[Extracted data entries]

══════════

$ cat config.mk
export PLATFORM = sky130hd
export DESIGN_NAME = iabc_ctrl
export DESIGN_NICKNAME = d
export VERILOG_FILES = /design/src/core/iabc_pkg.sv /design/src/core/iabc_ctrl.sv
export VERILOG_INCLUDE_DIRS = /design/src /design/src/core
export SDC_FILE = /design/constraint.sdc
export NUM_CORES = 1
export LEC_CHECK = 0
export ABC_CLOCK_PERIOD_IN_PS = 7100
export BUFFER_PORTS_ARGS = -buffer_cell sky130_fd_sc_hd__buf_4
export CORE_ASPECT_RATIO = 0.75
export CORE_UTILIZATION = 50
export CTS_BUF_LIST = sky130_fd_sc_hd__clkbuf_4 sky130_fd_sc_hd__clkbuf_8 sky130_fd_sc_hd__clkbuf_16
export DETAILED_ROUTE_END_ITERATION = 8
export PLACE_DENSITY_LB_ADDON = 0.2
export SETUP_SLACK_MARGIN = 0.1
export SLEW_MARGIN = 20
export SYNTH_ARGS = -nofsm -noshare
export SYNTH_HDL_FRONTEND = slang
export SYNTH_SLANG_ARGS = --single-unit
$ cat constraint.sdc
create_clock -name clk -period 7.1 [get_ports clk]
set_clock_uncertainty 0.05 [all_clocks]
set_input_delay 1.775 -clock clk [delete_from_list [all_inputs] [get_ports clk]]
set_output_delay 1.775 -clock clk [all_outputs]
set_load 0.1 [all_outputs]
$ cat src/core/iabc_params.svh
// Constants of the two-wire control slice: offsets, fields, resets, times.
// Assumes the includer uses 8-bit register data and a 100 MHz clock.
// Overview of operation
// - The bit count takes a write only when the same write clears the guard.
// - Bit count returns to zero after the last bit of each frame (the acknowledge in two-wire format), and on start.
// - Wait insertion acts only as two-wire bus master.
// - In receive mode the acknowledge bit sent is the ack output value.
// - In transmit mode the returned acknowledge is captured into a status bit.
// - With ack checking on, a received 1 halts continuous transfer.
// - The stop condition request passes only while its enable is 1.
// - One enable gates no-acknowledge and arbitration lost or overrun requests.
// - Receive enable gates receive full and overrun requests.
// - Transmit end request passes only while its enable is 1.
// - Transmit empty request is suppressed while its enable is 0.
// - Overrun error request arises only in clock synchronous format.
// - Count code 000b means 9 bits two-wire and 8 sync; codes 001b to 111b mean 2 to 8 two-wire and 1 to 7 sync.
// - Wait holds the clock low two transfer clocks after the last data bit.
// - Stop flag sets when a stop follows a transferred frame.
// - No-acknowledge flag sets when the receiver returns no acknowledge.
`ifndef IABC_PARAMS_SVH
`define IABC_PARAMS_SVH
`define IABC_ADDR_MODE   8'hba
`define IABC_ADDR_IER    8'hbb
`define IABC_ADDR_SR     8'hbc
`define IABC_ADDR_CTRL   8'hbd
`define IABC_MD_LSB      7
`define IABC_MD_WAIT     6
`define IABC_MD_RSV      5
`define IABC_MD_GUARD    3
`define IABC_IE_TXE      7
`define IABC_IE_TXD      6
`define IABC_IE_RXF      5
`define IABC_IE_NAK      4
`define IABC_IE_END      3
`define IABC_IE_CHK      2
`define IABC_IE_AIN      1
`define IABC_IE_AOUT     0
`define IABC_SR_TXE      7
`define IABC_SR_TXD      6
`define IABC_SR_RXF      5
`define IABC_SR_NAK      4
`define IABC_SR_END      3
`define IABC_SR_ARB      2
`define IABC_CT_SYNC     0
`define IABC_CT_MST      1
`define IABC_CT_TX       2
`define IABC_MODE_ONES   8'h18
`define IABC_BITS_I2C0   4'h9
`define IABC_BITS_SYNC0  4'h8
`define IABC_CLK_NS      10
`define IABC_LINK_NS     125
`define IABC_WAIT_XCLK   2
`define IABC_WAIT_CYC    ((`IABC_WAIT_XCLK*`IABC_LINK_NS+`IABC_CLK_NS-1)/`IABC_CLK_NS)
`endif

$ cat src/core/iabc_pkg.sv
// Types of the two-wire control slice.
// Assumes the constants header is included by the modules that use it.
package iabc_pkg;
  typedef enum logic [1:0] {
    LK_RUN  = 2'b00,
    LK_WAIT = 2'b01,
    LK_HALT = 2'b10
  } iabc_link_t;
endpackage
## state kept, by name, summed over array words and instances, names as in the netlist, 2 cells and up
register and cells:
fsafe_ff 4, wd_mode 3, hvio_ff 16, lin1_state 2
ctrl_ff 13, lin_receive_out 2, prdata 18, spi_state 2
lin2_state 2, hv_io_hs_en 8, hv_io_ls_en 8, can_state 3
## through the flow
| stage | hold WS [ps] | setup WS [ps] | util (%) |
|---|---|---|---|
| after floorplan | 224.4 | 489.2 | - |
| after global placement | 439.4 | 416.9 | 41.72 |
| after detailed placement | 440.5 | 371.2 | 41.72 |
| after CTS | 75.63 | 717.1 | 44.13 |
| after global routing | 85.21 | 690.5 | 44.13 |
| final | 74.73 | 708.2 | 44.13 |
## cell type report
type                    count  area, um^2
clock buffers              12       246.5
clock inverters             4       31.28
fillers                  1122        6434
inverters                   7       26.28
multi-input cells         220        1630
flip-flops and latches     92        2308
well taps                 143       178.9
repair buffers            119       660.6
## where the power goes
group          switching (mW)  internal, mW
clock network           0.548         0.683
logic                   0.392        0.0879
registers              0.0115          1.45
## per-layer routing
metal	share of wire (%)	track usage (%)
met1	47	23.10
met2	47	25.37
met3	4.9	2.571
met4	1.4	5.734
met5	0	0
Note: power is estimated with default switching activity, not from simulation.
==> src/hdl/e1sa_pkg.sv <==
// ****************************************************************
// constants and carriers for the multiframe Si/A/Sa register bank
// ****************************************************************
package e1sa_pkg;

    // register offsets on the parallel port
    localparam logic [7:0] E1SA_RX_SPARE5_OFS  = 8'hCC;
    localparam logic [7:0] E1SA_RX_SPARE6_OFS  = 8'hCD;
    localparam logic [7:0] E1SA_RX_SPARE7_OFS  = 8'hCE;
    localparam logic [7:0] E1SA_RX_SPARE8_OFS  = 8'hCF;
    localparam logic [7:0] E1SA_TX_SI_AL_OFS   = 8'hD2;
    localparam logic [7:0] E1SA_TX_SI_NAL_OFS  = 8'hD3;
    localparam logic [7:0] E1SA_TX_RA_OFS      = 8'hD4;
    localparam logic [7:0] E1SA_TX_SPARE4_OFS  = 8'hD5;
    localparam logic [7:0] E1SA_TX_SPARE5_OFS  = 8'hD6;
    localparam logic [7:0] E1SA_TX_SPARE6_OFS  = 8'hD7;
    localparam logic [7:0] E1SA_TX_SPARE7_OFS  = 8'hD8;
    localparam logic [7:0] E1SA_TX_SPARE8_OFS  = 8'hD9;
    localparam logic [7:0] E1SA_TX_CTRL_OFS    = 8'hDA;

    // every register clears to this value
    localparam logic [7:0] E1SA_REG_RESET      = 8'h00;
    // unmapped reads return this value
    localparam logic [7:0] E1SA_READ_NONE      = 8'h00;

    // insertion-control field positions; bits 4..0 pick Sa4..Sa8
    localparam int unsigned E1SA_CTRL_SA_MSB   = 4;
    localparam int unsigned E1SA_CTRL_RA_BIT   = 5;
    localparam int unsigned E1SA_CTRL_INSERT_INTL_NONALIGN_ENABLE    = 6;
    localparam int unsigned E1SA_CTRL_INSERT_INTL_ALIGN_ENABLE     = 7;

    // overhead bits of one frame; sa[4] is Sa4 down to sa[0] is Sa8
    typedef struct packed {
        logic       si;
        logic       a;
        logic [4:0] sa;
    } e1sa_ovh_type;

    // one multiframe worth of transmit data; sa[4] is Sa4 .. sa[0] Sa8
    typedef struct packed {
        logic [7:0]      si_align;
        logic [7:0]      si_nonalign;
        logic [7:0]      ra;
        logic [4:0][7:0] sa;
    } e1sa_txset_type;

    // bit slot of a frame: frames 0/1 sit in bit 7, frames 14/15 in bit 0
    function automatic logic [2:0] e1sa_frame_bit(input logic [3:0] frame);
        return 3'h7 - frame[3:1];
    endfunction

endpackage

══════════

What is required:
Copy exactly the stretch of data above from the line with "## state kept, by" through the line with "## through the flow", and omit all other lines.

Your solution:
## state kept, by name, summed over array words and instances, names as in the netlist, 2 cells and up
register and cells:
fsafe_ff 4, wd_mode 3, hvio_ff 16, lin1_state 2
ctrl_ff 13, lin_receive_out 2, prdata 18, spi_state 2
lin2_state 2, hv_io_hs_en 8, hv_io_ls_en 8, can_state 3
## through the flow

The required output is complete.